In the square planar complexes, Hybridization involved is $ds{p^2}$ . An example is ${\left[ {Ni{{\left( {CN} \right)}_4}} \right]^{2 - }}$ . Here nickel is in $ + 2$ oxidation state and has the electronic configuration $3{d^8}$ . The hybridization scheme is above.
Each of the hybridized orbitals receives a pair of electrons from a cyanide ion. The compound is diamagnetic as evident from the absence of unpaired electrons.

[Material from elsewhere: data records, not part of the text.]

Background: an optimization exercise with open tools, aiming at small area, a short achievable clock period and few clock cycles. Do not read the settings as production practice.
Function was checked by simulation only, so behaviour that the tests miss may differ from the original.

==> flow/design.v (outline; a module is shown in full before it is edited, if it fits) <==
// module fadd_p1: 34 lines
// module fadd_p2: 12 lines
// module clz28: 8 lines
// module fadd_p3: 25 lines
// module fadd_p3h: 26 lines
// module fadd_q1: 17 lines
// module fadd_q2: 13 lines
// module fadd_q3: 24 lines
// module fadd3: 22 lines
// module faddq: 7 lines
// module faddqh: 7 lines
// module fadd: 6 lines
// module clz24: 8 lines
// module ctz24: 8 lines
// module fmul_t: 37 lines
// module fmul_s: 24 lines
// module fmul_r: 25 lines
// module fmul3: 26 lines
// module fmul: 7 lines
// module add_ks: 38 lines
// module fdiv_pre: 32 lines
// module fdiv_iter: 33 lines
// module fdiv_post1: 32 lines
// module fdiv_post2: 27 lines
// module fdiv: 8 lines
// module mul24_csa: 1123 lines
// module pipe: 15 lines
// module fp_lt: 12 lines
// module fp_clamp: 11 lines
// module pid_engine: 393 lines
module pid_engine (
    input  wire        clk,
    input  wire        rst,           
    input  wire        in_valid,
    output wire        in_ready,
    input  wire [31:0] in_word,       
    input  wire [31:0] in_a,          
    input  wire [31:0] in_b,          
    input  wire [31:0] in_c,          
    input  wire [31:0] in_d,          
    input  wire [31:0] in_e,          
    input  wire [31:0] in_f,          
    output reg         out_valid,
    output reg  [1:0]  out_status,    
    output reg  [31:0] out_result     
);
  // ...
==> flow/run.sh <==
#!/bin/bash
# synth_recipe.tcl (not shown) runs the flow's synth.tcl, then flattens the netlist and writes it again
# the make line also repeats each setting of config.mk as NAME=value (left out here)
make -C /OpenROAD-flow-scripts/flow DESIGN_CONFIG=/design/flow/config.mk WORK_HOME=/design/flow/orfs CLKGATE_MAP_FILE= SYNTH_SCRIPT=/design/flow/synth_recipe.tcl finish
==> flow/config.mk <==
export PLATFORM = sky130hd
export DESIGN_NAME = pid_engine
export DESIGN_NICKNAME = pid_engine
export VERILOG_FILES = /design/flow/design.v
export SDC_FILE = /design/flow/constraint.sdc
export NUM_CORES = 4
export LEC_CHECK = 0
export ABC_CLOCK_PERIOD_IN_PS = 7000
export CAP_MARGIN = 70
export CORE_MARGIN = 2
export CORE_UTILIZATION = 45
export SLEW_MARGIN = 70
==> flow/constraint.sdc <==
create_clock -name core_clock -period 20.0 [get_ports {clk}]
set_input_delay 4.0000 -clock core_clock [delete_from_list [all_inputs] [get_ports {clk}]]
set_output_delay 4.0000 -clock core_clock [all_outputs]
set_load 0.01 [all_outputs]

So the correct answer is A.
$s{p^3},ds{p^2}$.

Additional Information:
In VBT the basic assumption made is that the metal-ligand bond arises by the donation of pairs of electrons by ligands to the metal/ion. With the approach of ligands , metal-ligand bonds are then formed by the overlap of these orbitals with those of the ligands, i.e., by donation of electron pairs by the ligands of the empty hybridized orbitals. Consequently, these bonds are of equal strength and directional in nature.


Note:
Number of hybrid orbitals produced $ = $ number of hybrid involved in Hybridization
Valence bond theory is one of the earliest models of covalent bonding. This was proposed by
Pauling.
The transition metals have $s.p,d,f$ orbitals which undergo hybridization.